Data Platform/Systems/Page and user history reconstruction algorithm
This page describes the history reconstruction algorithm, with the performance challenges the Analytics team had when developing it and the solutions they found.
Technical context
The algorithm is an Apache Spark job written in Scala that runs on the Analytics' Hadoop cluster . It reads the data from the MediaWiki databases having been imported to Hadoop via the data loading process. It then processes that data and outputs the results in a couple of tables in Hadoop. The algorithm is not incremental, it processes the whole history every time it runs. An important detail is that Spark uses RDDs (Resilient Distributed Datasets) to process big data and this will affect the final algorithm.
The algorithm
The reconstruction algorithm (both for user and page history reconstruction) is, in its core, a workaround on the fact that MediaWiki logging table does not store the page nor the user IDs in its events. This means that all the events that affect a single user or page can not be linked together using a unique ID. They can only be linked using the user names and page titles. But those names and titles can change over time, and two users can have the same name at different points in time. So the user/page events can not be simply grouped by name/title, they need to be traced back in time, starting from the current status of the database.
The following gif tries to explain how the algorithm works. At the top, there is a list of events coming from the logging table sorted by timestamp (t1, t2, ...), and at the bottom there is the current state of the user table, on top of it, the algorithm will reconstruct the history provided by the events above. Note that [t1-t2] means "from timestamp t1 to timestamp t2", and [?-t3] means "from some unknown point in the past until timestamp t3".
The page history is reconstructed in a very similar way, the main difference being that the page title always goes together with the page namespace. So both should be considered when joining events with history states. For simplicity reasons, the example shows only rename events, but in reality there are many other events, like: deletions, restores, blocks, rights, etc. However, those are simpler than the renames in term of managing history.
Problem
The history reconstruction algorithm needs several tables from the MediaWiki databases: archive, logging, page, revision and user. And needs them for the ~800 databases there are. In total this data has the size of >200GB in AVRO compressed format. It's not huge data, but the algorithm needs to apply several complex joins that become a serious computational challenge.
Performance optimizations
Here are the solutions we implemented to overcome the described problem.
1. Fixed-point
The algorithm shown in the gif example, corresponds to the first version that we implemented. It was a fixed-point algorithm, that would join lots of events to the reconstructed history in a single step, and then would repeat the whole thing and join again. This would go on and on until all (joinable) events were consumed: fixed-point. However, some pages or users have a very long history in MediaWiki, with thousands of events. And this made the algorithm have too many steps and take too long to initialize and setup the RDDs at every algorithm step. In addition to that, the parallel nature of the fixed-point revealed several correctness issues that applied to a considerable portion of events.

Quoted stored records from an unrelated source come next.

What follows belongs to an exercise in optimizing a design on an open flow for a short achievable clock period and few clock cycles; a production flow would make more cautious choices. Function was checked by simulation only, so behaviour that the tests miss may differ from the original. Power is estimated from default activity; no workload was simulated.

==> inputs of v8 <==
Design cpu_top, start of the top module:
module cpu_top (
  input  logic            clk,
  input  logic            arst_n,
  output logic [15:0]     instr_addr,
  input  logic [15:0]     instr,
  output logic [15:0]     mem_addr,
  output logic [15:0]     mem_wdata,
  output logic            mem_we,
  input  logic [15:0]     mem_rdata,
  output logic            halted
);
Settings: LEC_CHECK=0, ABC_CLOCK_PERIOD_IN_PS=3000, CAP_MARGIN=20, CORE_MARGIN=2, CORE_UTILIZATION=40, SETUP_SLACK_MARGIN=5.0, SLEW_MARGIN=20; clock period 12.0 ns.
standard.sh (not shown) runs the stock make flow with config.mk's settings and CLKGATE_MAP_FILE= SYNTH_SCRIPT=/design/flow/synth_recipe.tcl, a recipe that flattens the netlist after the stock synthesis.
==> flow/flow/run.sh <==
#!/bin/bash
set -euo pipefail
bash standard.sh ADDER_MAP_FILE= SETUP_SLACK_MARGIN=8.5 finish > standard_flow.log 2>&1
==> v13: changes against v8 <==
--- a/flow/design.v
+++ b/flow/design.v
@@ -99,16 +99,10 @@
   logic [15:0] btb_tgt [BTB_N];
   logic        d_valid;
   logic [15:0] d_ir;
   logic [15:0] d_pc;
   logic        d_pred;
-  logic        d_rp;      
-  logic [15:0] d_rtgt;    
-  logic [15:0] ras;       
-  logic        x_rp;
-  logic [15:0] x_rtgt;
-  logic        xredirect;
   logic [15:0] d_pc1;     
   logic [6:0]  d_bhp, d_bhm;   
   logic [3:0]  d_jhp, d_jhm;   
   logic        x_valid;
   logic [3:0]  x_op;
@@ -207,11 +201,11 @@
   logic        stall, stall_reg, stall_flags, issue;
   logic [15:0] va, vb, vc;
   logic [15:0] m_val;
   logic [16:0] br_c, jal_c;
   logic [15:0] br_t, jal_t, target;
-  logic        taken;
+  logic        cond, taken;
   logic        redirect;
   logic [15:0] redirect_pc;
   assign op = d_ir[15:12];
   assign rd = d_ir[11:8];
   assign rs = d_ir[7:4];
@@ -222,22 +216,21 @@
   assign is_hlt = (op == 4'hF);
   assign uses_rs = (op <= 4'h9) || is_jr;
   assign uses_rt = (op <= 4'h4);
   assign uses_rd = (op == 4'h9) || (op == 4'hA);
   function automatic logic late(input logic [3:0] a);
-    late = x_wen && (x_op == 4'h8) && (x_rd == a);
+    late = x_wen && !x_quick && (x_rd == a);
   endfunction
   assign stall_reg   = (uses_rs && late(rs)) || (uses_rt && late(rt)) || (uses_rd && late(rd)) ||
-                       (is_jr && x_wen && !x_quick && (x_rd == rs)) ||
                        (is_jr && m_lw && m_wen && (m_rd == rs));
   assign stall_flags = is_b && (d_ir[11:9] >= 3'd2) && (d_ir[11:9] <= 3'd6) && x_arith;
   assign stall = d_valid && (stall_reg || stall_flags);
-  assign issue = d_valid && !stall && !stopped && !xredirect;
+  assign issue = d_valid && !stall && !stopped;
   assign m_val = m_lw ? mem_rdata : m_result;
   function automatic logic [15:0] rd_port(input logic [3:0] a);
     if (a == 4'd0)                rd_port = 16'd0;
-    else if (x_wen && x_rd == a)  rd_port = x_result;
+    else if (x_wen && x_rd == a)  rd_port = x_qres;
     else if (m_wen && m_rd == a)  rd_port = m_val;
     else                          rd_port = rf[a];
   endfunction
   logic [15:0] jr_val;
   always_comb begin
@@ -247,10 +240,22 @@
     else                               jr_val = rf[rs];
   end
   assign va = rd_port(rs);
   assign vb = rd_port(rt);
   assign vc = rd_port(rd);
+  always_comb begin
+    case (d_ir[11:9])
+      3'd0: cond = !nf_zr;
+      3'd1: cond = nf_zr;
+      3'd2: cond = !(nf_zr || f_ne);
+      3'd3: cond = f_ne;
+      3'd4: cond = nf_zr || !f_ne;
+      3'd5: cond = f_ne || nf_zr;
+      3'd6: cond = f_ov;
+      default: cond = 1'b1;
+    endcase
+  end
   assign br_c  = ks16({7'd0, d_pc1[8:0]},  {7'd0, d_ir[8:0]},  1'b0);
   assign jal_c = ks16({4'd0, d_pc1[11:0]}, {4'd0, d_ir[11:0]}, 1'b0);
   always_comb begin
     case ({d_ir[8], br_c[9]})
       2'b01:   br_t[15:9] = d_bhp;
@@ -264,44 +269,29 @@
       default: jal_t[15:12] = d_pc1[15:12];
     endcase
     jal_t[11:0] = jal_c[11:0];
   end
   assign target = is_jal ? jal_t : br_t;
-  function automatic logic [17:0] d_decide(input logic zr);
-    logic c, t, r;
-    logic [15:0] rpc;
-    case (d_ir[11:9])
-      3'd0: c = !zr;
-      3'd1: c = zr;
-      3'd2: c = !(zr || f_ne);
-      3'd3: c = f_ne;
-      3'd4: c = zr || !f_ne;
-      3'd5: c = f_ne || zr;
-      3'd6: c = f_ov;
-      default: c = 1'b1;
-    endcase
-    t   = is_jal || (is_b && c);
-    r   = 1'b0;
-    rpc = d_pc1;
+  assign taken   = is_jal || (is_b && cond);
+  always_comb begin
+    redirect    = 1'b0;
+    redirect_pc = d_pc1;
     if (is_hlt) begin
-      r   = 1'b1;
-      rpc = d_pc;
+      redirect    = 1'b1;
+      redirect_pc = d_pc;
     end else if (is_jr) begin
-      r   = !d_rp;
-      rpc = jr_val;
-    end else if (t) begin
-      r   = !d_pred;
-      rpc = target;
+      redirect    = 1'b1;
+      redirect_pc = jr_val;
+    end else if (taken) begin
+      redirect    = !d_pred;
+      redirect_pc = target;
     end else begin
-      r   = d_pred;
+      redirect    = d_pred;
+      redirect_pc = d_pc1;
     end
-    d_decide = {t, r && issue, rpc};
-  endfunction
-  logic [17:0] dec0, dec1;
-  assign dec0 = d_decide(1'b0);
-  assign dec1 = d_decide(1'b1);
-  assign {taken, redirect, redirect_pc} = nf_zr ? dec1 : dec0;
+    redirect = redirect && issue;
+  end
   logic [2:0]  bi;
   logic        hit;
   logic [16:0] pc1_c, t_c;
   logic [15:0] pc_next;
   logic [6:0]  f_bhp, f_bhm;
@@ -313,39 +303,35 @@
     t_c = ks16({9'd0, pc1_c[15:9]}, 16'd0, 1'b1);      f_bhp = t_c[6:0];
     t_c = ks16({9'd0, pc1_c[15:9]}, 16'hffff, 1'b0);   f_bhm = t_c[6:0];
     t_c = ks16({12'd0, pc1_c[15:12]}, 16'd0, 1'b1);    f_jhp = t_c[3:0];
     t_c = ks16({12'd0, pc1_c[15:12]}, 16'hffff, 1'b0); f_jhm = t_c[3:0];
   end
-  logic ret_in;
-  assign ret_in = (instr[15:12] == 4'hE) && (instr[7:4] == 4'hF) && !hit;
-  assign xredirect = x_valid && x_rp && (x_a != x_rtgt);
-  logic [15:0] pc_other, pc_next0, pc_next1;
-  always_comb begin
-    if (xredirect)             pc_other = x_a;
-    else if (stall || stopped) pc_other = pc;
-    else if (hit)              pc_other = btb_tgt[bi];
-    else if (ret_in)           pc_other = ras;
-    else                       pc_other = pc1_c[15:0];
-  end
-  assign pc_next0 = dec0[16] ? dec0[15:0] : pc_other;
-  assign pc_next1 = dec1[16] ? dec1[15:0] : pc_other;
-  assign pc_next  = nf_zr ? pc_next1 : pc_next0;
+  logic [5:0]  s_lo;
+  logic        s_taken;
+  static_pred u_static_pred (
+    .instr   (instr),
+    .pc1_lo  (pc1_c[5:0]),
+    .taken   (s_taken),
+    .tgt_lo  (s_lo)
+  );
+  logic        hold, use_static;
+  logic [15:0] pc_early, pc_norm;
+  assign hold       = stall || stopped;
+  assign pc_early   = hold ? pc : (hit ? btb_tgt[bi] : pc1_c[15:0]);
+  assign use_static = s_taken && !hit && !hold;
+  assign pc_norm    = {pc_early[15:6], use_static ? s_lo : pc_early[5:0]};
+  assign pc_next    = redirect ? redirect_pc : pc_norm;
   assign pc         = ~pc_n;
   assign instr_addr = fetch_addr;
   always_ff @(posedge clk or negedge arst_n) begin
     if (!arst_n) begin
       fetch_addr <= 16'd0;
       pc_n     <= 16'hffff;
       d_valid  <= 1'b0;
       d_ir     <= 16'd0;
       d_pc     <= 16'd0;
       d_pred   <= 1'b0;
-      d_rp     <= 1'b0;
-      d_rtgt   <= 16'd0;
-      ras      <= 16'd0;
-      x_rp     <= 1'b0;
-      x_rtgt   <= 16'd0;
       d_pc1    <= 16'd0;
       d_bhp    <= 7'd0;
       d_bhm    <= 7'd0;
       d_jhp    <= 4'd0;
       d_jhm    <= 4'd0;
@@ -371,31 +357,26 @@
       halt_q   <= 1'b0;
       stopped  <= 1'b0;
     end else begin
       fetch_addr <= pc_next;
       pc_n       <= ~pc_next;
-      if (xredirect || redirect || stopped) begin
+      if (redirect || stopped) begin
         d_valid <= 1'b0;
       end else if (!stall) begin
         d_valid <= 1'b1;
       end
       if (!stall) begin
         d_ir    <= instr;
         d_pc    <= pc;
-        d_pred  <= hit;
-        d_rp    <= ret_in;
-        d_rtgt  <= ras;
+        d_pred  <= hit || use_static;
         d_pc1   <= pc1_c[15:0];
         d_bhp   <= f_bhp;
         d_bhm   <= f_bhm;
         d_jhp   <= f_jhp;
         d_jhm   <= f_jhm;
       end
       x_valid <= issue;
-      x_rp    <= is_jr && d_rp;
-      x_rtgt  <= d_rtgt;
-      if (issue && is_jal) ras <= d_pc1;
       x_op    <= op;
       x_rd    <= is_jal ? 4'd15 : rd;
       x_imm   <= d_ir[7:0];
       x_a     <= va;
       x_b     <= vb;
@@ -439,5 +420,37 @@
   assign mem_addr  = m_addr;
   assign mem_wdata = m_wdata;
   assign mem_we    = m_we;
   assign halted    = halt_q;
 endmodule
+module static_pred (
+  input  logic [15:0] instr,
+  input  logic [5:0]  pc1_lo,
+  output logic        taken,
+  output logic [5:0]  tgt_lo
+);
+  logic [5:0] g, p, gg, pp, g2, p2;
+  logic       c6, fit_b, fit_j;
+  always_comb begin
+    p  = pc1_lo ^ instr[5:0];
+    g  = pc1_lo & instr[5:0];
+    gg = g;
+    pp = p;
+    for (int d = 1; d < 6; d = d * 2) begin
+      g2 = gg;
+      p2 = pp;
+      for (int i = d; i < 6; i++) begin
+        g2[i] = gg[i] | (pp[i] & gg[i-d]);
+        p2[i] = pp[i] & pp[i-d];
+      end
+      gg = g2;
+      pp = p2;
+    end
+  end
+  assign tgt_lo = p ^ {gg[4:0], 1'b0};
+  assign c6     = gg[5];
+  assign fit_b  = (instr[8:5] == 4'b0000) || (instr[8:5] == 4'b1111);
+  assign fit_j  = (instr[11:5] == 7'd0) || (instr[11:5] == 7'h7f);
+  assign taken  = (c6 == instr[5]) &&
+                  (((instr[15:12] == 4'hD) && fit_j) ||
+                   ((instr[15:12] == 4'hC) && fit_b && ((instr[11:9] == 3'd7) || instr[8])));
+endmodule
==> comparison <==
v8 went through all stages and came out clean. v13 produced a clean layout. Against v13, the sequential power of v8 is higher by 9.1%. Against v13, the total power of v8 is larger by about 8%. Synthesized cell count: v8 is larger than v13 (about 4.6%). Flip-flop and latch count: v13 is lower than v8 (50). In v13 the area after synthesis is smaller than in v8, by 5.2%. Of v8 and v13, v8 has the higher die area (gap 5.5%, measured against v13). Of v8 and v13, v13 has the higher hold slack (gap 0.0022 ns). Against v13, the critical path depth of v8 is lower by 11. Routed wire length: v8 is larger than v13 (14%). Between v8 and v13, the lower clock-buffer cell count is in v13 (gap 1).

2. "Backwards time-lining"
The solution we came with was processing one event at a time while going backwards in time. This solution would not use RDDs to process the data, so the performance problems associated with users/pages with long histories would disappear, and also for not joining lots of asynchronous events at the same step, this new strategy would not have the correctness issues. It worked like a charm for small wikis like simplewiki, but as the data needed to be in memory, it didn't work for enwiki and other large wikis.
3. Subgraph partitioning
So the final solution was to partition the data in pieces before applying the "backwards time-lining", so that each piece would fit in memory and could be processed in parallel in a separate node. The split that turned out to be the best was splitting by subgraphs. Picture the MediaWiki page universe as a graph where each page title ever used was a vertex and each page move event (rename) was an edge connecting two of those vertices. There would be naturally some unconnected subgraphs that could be processed independently without affecting the other subgraphs. The solution is to apply this subgraph partitioning as a pre-processing stage, and then apply "Backwards time-lining" over each of the disconnected subgraphs.